**Directions:** Within the entries below, find the portion that opens with the line containing "PK_DROP: s_ready = 1'b1;" and closes with the line containing "else if (drop_inc &&". Retype that portion exactly and only.

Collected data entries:

/---

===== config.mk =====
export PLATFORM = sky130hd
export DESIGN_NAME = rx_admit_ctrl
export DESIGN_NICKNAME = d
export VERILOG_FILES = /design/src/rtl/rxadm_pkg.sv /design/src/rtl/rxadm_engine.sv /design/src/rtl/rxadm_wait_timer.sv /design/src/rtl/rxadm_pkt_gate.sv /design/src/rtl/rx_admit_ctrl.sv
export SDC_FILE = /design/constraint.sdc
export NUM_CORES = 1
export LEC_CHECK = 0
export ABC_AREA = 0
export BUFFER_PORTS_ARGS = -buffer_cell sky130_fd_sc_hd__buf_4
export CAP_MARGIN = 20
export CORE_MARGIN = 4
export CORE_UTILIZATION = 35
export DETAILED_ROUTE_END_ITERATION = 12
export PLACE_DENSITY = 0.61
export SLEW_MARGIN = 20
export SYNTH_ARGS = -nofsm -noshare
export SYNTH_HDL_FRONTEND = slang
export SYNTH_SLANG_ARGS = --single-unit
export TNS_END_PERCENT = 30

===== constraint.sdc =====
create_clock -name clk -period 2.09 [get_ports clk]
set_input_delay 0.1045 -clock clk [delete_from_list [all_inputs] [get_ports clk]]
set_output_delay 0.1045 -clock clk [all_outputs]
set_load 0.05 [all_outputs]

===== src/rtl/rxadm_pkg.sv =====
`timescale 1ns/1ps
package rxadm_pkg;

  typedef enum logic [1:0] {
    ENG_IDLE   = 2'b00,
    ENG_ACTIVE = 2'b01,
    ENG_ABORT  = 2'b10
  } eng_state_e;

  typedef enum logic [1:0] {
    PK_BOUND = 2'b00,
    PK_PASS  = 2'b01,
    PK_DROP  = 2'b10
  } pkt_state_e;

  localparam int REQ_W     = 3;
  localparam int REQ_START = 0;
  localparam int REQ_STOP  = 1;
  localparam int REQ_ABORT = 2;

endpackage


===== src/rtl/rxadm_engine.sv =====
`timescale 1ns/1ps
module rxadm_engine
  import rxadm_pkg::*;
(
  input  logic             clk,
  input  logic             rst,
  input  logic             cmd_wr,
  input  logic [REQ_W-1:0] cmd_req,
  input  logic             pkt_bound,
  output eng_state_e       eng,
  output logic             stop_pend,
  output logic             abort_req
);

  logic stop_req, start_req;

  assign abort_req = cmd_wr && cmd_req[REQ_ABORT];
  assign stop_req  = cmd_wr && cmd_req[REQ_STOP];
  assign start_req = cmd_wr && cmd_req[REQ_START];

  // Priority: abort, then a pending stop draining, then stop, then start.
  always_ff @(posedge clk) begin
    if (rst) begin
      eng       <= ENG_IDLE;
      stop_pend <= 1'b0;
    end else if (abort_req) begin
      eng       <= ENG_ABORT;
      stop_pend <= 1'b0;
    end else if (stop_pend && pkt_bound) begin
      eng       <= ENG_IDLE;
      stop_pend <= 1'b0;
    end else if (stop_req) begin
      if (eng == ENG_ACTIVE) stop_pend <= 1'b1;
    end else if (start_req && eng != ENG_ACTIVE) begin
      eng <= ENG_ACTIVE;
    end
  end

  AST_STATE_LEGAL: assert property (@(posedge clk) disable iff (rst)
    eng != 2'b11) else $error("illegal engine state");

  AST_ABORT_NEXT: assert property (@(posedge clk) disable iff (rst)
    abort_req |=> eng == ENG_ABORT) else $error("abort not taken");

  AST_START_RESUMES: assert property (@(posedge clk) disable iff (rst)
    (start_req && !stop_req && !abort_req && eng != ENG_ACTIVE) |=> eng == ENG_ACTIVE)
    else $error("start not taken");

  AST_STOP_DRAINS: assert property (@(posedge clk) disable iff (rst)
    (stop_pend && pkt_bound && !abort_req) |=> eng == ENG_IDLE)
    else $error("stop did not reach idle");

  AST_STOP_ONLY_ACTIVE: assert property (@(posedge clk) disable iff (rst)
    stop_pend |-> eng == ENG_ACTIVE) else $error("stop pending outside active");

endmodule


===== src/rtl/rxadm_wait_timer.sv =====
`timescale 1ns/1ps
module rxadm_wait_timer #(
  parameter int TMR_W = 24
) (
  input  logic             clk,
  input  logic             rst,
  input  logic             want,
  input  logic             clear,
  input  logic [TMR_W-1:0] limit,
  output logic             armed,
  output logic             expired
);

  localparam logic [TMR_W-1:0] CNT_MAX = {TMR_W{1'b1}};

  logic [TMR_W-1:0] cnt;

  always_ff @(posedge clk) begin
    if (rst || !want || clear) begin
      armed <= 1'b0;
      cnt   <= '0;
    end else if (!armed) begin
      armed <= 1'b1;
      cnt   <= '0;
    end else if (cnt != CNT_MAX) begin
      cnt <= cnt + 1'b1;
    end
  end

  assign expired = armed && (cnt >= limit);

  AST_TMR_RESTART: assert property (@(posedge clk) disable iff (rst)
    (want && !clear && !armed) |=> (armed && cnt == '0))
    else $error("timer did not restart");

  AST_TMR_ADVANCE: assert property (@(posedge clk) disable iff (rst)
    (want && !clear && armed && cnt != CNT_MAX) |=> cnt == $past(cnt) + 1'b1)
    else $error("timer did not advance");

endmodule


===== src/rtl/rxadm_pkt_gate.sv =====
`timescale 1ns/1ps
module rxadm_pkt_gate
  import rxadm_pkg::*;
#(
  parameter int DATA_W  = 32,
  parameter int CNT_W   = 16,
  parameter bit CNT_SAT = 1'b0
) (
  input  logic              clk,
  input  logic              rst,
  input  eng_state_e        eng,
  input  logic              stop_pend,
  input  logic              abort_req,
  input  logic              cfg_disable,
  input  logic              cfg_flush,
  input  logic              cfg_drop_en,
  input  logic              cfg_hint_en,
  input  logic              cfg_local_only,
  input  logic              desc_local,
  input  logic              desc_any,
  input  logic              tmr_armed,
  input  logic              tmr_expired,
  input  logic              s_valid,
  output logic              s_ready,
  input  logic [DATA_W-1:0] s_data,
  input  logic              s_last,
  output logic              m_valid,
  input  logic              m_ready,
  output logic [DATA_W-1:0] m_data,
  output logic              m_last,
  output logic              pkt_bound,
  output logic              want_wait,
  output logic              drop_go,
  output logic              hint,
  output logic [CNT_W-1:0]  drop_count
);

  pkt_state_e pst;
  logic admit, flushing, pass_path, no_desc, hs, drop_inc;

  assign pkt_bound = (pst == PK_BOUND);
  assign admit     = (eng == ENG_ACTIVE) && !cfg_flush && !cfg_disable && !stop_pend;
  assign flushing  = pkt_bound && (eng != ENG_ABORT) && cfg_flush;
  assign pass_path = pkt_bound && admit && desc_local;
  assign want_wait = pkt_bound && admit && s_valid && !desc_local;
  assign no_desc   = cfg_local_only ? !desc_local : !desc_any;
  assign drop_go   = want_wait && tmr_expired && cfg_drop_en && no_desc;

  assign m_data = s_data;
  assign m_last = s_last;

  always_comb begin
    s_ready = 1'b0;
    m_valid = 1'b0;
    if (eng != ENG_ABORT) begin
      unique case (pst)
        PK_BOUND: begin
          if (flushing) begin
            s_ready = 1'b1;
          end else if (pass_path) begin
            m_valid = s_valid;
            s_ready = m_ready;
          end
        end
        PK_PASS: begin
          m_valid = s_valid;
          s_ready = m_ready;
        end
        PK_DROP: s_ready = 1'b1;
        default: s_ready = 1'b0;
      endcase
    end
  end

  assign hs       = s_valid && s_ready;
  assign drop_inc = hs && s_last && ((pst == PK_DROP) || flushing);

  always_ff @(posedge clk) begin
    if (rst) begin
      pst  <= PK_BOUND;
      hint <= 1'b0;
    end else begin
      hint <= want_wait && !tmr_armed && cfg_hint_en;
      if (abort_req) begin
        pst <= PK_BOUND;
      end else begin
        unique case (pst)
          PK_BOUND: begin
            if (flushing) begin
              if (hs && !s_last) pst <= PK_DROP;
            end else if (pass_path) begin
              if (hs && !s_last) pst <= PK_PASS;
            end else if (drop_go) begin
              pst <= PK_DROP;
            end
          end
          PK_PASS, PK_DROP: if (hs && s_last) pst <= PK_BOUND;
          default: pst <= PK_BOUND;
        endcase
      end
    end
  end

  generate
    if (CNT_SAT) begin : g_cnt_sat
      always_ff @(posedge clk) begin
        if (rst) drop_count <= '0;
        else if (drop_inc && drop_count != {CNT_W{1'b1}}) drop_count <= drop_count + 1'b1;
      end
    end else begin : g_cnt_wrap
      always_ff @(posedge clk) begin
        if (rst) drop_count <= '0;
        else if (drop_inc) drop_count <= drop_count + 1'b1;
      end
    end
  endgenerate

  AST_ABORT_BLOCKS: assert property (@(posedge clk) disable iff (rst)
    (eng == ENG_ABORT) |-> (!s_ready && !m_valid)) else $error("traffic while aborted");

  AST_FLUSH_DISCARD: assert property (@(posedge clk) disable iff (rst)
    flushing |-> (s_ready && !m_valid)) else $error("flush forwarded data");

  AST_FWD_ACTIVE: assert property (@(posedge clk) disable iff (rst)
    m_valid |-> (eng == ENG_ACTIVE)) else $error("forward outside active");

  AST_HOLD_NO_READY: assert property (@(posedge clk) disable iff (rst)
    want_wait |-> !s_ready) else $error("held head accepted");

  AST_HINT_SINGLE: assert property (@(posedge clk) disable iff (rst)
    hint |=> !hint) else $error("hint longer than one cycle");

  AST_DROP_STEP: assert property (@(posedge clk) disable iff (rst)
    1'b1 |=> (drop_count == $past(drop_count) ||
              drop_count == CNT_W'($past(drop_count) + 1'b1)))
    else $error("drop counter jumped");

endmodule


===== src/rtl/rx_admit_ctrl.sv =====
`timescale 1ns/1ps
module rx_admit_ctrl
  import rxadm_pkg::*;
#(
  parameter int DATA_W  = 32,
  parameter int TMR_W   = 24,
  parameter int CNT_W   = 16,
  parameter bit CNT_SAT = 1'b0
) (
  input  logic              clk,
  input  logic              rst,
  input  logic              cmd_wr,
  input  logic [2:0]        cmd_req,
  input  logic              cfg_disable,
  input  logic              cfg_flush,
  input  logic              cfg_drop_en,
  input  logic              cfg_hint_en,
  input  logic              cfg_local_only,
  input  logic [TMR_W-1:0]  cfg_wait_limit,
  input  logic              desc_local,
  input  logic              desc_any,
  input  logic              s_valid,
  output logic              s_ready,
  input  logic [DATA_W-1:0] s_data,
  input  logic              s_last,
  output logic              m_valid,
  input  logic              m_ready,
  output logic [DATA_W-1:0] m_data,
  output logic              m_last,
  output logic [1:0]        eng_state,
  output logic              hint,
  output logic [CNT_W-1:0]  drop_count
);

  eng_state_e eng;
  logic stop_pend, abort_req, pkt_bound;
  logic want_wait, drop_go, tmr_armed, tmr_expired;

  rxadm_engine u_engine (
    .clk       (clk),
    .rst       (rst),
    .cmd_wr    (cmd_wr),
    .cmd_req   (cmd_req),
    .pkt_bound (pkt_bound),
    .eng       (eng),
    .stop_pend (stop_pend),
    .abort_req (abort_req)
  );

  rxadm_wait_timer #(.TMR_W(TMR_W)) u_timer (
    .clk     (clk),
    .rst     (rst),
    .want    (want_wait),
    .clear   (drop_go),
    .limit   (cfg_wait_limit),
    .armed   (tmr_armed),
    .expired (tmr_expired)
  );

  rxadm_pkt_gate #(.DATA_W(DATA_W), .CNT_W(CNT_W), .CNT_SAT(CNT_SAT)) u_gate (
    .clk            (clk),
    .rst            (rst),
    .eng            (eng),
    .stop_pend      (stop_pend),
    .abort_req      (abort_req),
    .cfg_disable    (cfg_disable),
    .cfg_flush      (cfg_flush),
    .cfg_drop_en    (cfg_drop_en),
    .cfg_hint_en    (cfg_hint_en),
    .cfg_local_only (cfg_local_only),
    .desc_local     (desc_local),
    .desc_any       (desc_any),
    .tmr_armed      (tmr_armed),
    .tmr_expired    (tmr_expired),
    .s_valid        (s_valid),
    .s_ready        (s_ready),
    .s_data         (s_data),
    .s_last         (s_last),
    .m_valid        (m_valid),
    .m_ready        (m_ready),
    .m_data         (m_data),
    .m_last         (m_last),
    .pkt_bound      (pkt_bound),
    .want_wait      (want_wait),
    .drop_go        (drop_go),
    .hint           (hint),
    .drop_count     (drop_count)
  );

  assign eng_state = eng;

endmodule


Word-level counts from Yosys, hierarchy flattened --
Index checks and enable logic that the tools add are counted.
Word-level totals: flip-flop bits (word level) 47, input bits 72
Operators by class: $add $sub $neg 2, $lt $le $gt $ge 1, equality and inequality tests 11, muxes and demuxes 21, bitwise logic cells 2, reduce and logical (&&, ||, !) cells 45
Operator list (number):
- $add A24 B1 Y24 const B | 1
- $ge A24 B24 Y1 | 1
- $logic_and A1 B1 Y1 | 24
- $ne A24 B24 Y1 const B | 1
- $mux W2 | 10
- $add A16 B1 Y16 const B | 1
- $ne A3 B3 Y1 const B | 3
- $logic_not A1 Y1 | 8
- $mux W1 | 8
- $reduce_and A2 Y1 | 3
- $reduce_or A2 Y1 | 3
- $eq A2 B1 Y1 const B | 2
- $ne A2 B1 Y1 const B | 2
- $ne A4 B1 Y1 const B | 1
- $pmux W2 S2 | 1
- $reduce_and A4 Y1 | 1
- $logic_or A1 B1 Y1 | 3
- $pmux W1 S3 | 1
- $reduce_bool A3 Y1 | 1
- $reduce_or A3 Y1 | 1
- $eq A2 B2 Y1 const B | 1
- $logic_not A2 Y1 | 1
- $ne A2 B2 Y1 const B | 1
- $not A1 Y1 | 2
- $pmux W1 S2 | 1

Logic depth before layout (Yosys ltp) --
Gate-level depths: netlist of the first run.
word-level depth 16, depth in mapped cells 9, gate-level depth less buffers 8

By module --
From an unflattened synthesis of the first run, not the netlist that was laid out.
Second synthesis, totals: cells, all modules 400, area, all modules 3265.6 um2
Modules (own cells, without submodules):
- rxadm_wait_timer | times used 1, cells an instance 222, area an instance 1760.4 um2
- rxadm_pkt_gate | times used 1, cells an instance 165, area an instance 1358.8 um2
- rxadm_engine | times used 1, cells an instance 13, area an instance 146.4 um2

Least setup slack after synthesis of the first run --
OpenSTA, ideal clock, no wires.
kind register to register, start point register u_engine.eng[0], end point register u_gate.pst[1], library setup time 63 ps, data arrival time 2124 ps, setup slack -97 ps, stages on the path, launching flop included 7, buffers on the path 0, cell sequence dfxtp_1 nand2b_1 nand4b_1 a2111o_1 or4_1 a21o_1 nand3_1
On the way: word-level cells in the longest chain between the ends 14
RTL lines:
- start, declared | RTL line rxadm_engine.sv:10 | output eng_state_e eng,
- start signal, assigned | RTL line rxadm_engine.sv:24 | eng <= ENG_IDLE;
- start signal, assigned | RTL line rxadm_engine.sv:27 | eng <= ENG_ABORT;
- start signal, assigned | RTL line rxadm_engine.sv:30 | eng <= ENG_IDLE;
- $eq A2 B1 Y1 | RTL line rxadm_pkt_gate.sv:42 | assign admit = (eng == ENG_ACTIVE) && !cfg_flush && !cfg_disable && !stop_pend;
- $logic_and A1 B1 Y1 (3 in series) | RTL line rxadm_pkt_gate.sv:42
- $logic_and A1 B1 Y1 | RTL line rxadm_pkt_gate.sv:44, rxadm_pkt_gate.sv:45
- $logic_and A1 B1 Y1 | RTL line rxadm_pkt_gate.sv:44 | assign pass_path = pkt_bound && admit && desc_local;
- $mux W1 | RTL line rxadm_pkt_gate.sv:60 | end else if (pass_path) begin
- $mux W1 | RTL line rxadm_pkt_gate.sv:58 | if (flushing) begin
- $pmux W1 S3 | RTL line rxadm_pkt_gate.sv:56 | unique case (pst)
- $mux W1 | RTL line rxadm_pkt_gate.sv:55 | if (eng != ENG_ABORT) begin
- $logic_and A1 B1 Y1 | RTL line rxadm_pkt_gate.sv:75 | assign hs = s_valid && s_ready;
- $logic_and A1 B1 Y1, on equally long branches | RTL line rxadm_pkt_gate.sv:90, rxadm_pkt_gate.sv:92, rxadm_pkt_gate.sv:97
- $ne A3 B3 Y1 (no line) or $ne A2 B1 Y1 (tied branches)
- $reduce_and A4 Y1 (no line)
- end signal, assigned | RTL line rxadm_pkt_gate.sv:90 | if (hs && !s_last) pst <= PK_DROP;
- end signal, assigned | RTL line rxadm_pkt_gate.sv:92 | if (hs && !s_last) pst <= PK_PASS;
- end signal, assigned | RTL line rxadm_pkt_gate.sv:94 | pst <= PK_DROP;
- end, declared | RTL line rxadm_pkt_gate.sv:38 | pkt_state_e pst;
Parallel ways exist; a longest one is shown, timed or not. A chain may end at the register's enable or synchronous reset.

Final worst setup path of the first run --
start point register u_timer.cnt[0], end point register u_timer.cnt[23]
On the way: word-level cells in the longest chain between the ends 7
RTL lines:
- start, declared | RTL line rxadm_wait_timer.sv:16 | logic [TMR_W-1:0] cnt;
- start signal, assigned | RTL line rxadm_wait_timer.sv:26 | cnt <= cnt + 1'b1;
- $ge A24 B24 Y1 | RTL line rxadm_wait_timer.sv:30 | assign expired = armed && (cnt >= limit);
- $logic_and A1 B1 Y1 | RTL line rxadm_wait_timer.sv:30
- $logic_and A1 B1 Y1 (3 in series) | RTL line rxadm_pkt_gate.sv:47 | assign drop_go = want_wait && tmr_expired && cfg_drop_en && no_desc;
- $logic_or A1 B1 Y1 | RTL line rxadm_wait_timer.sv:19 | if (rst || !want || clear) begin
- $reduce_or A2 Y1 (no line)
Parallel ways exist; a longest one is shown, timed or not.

\---

**Answer:**
        PK_DROP: s_ready = 1'b1;
        default: s_ready = 1'b0;
      endcase
    end
  end

  assign hs       = s_valid && s_ready;
  assign drop_inc = hs && s_last && ((pst == PK_DROP) || flushing);

  always_ff @(posedge clk) begin
    if (rst) begin
      pst  <= PK_BOUND;
      hint <= 1'b0;
    end else begin
      hint <= want_wait && !tmr_armed && cfg_hint_en;
      if (abort_req) begin
        pst <= PK_BOUND;
      end else begin
        unique case (pst)
          PK_BOUND: begin
            if (flushing) begin
              if (hs && !s_last) pst <= PK_DROP;
            end else if (pass_path) begin
              if (hs && !s_last) pst <= PK_PASS;
            end else if (drop_go) begin
              pst <= PK_DROP;
            end
          end
          PK_PASS, PK_DROP: if (hs && s_last) pst <= PK_BOUND;
          default: pst <= PK_BOUND;
        endcase
      end
    end
  end

  generate
    if (CNT_SAT) begin : g_cnt_sat
      always_ff @(posedge clk) begin
        if (rst) drop_count <= '0;
        else if (drop_inc && drop_count != {CNT_W{1'b1}}) drop_count <= drop_count + 1'b1;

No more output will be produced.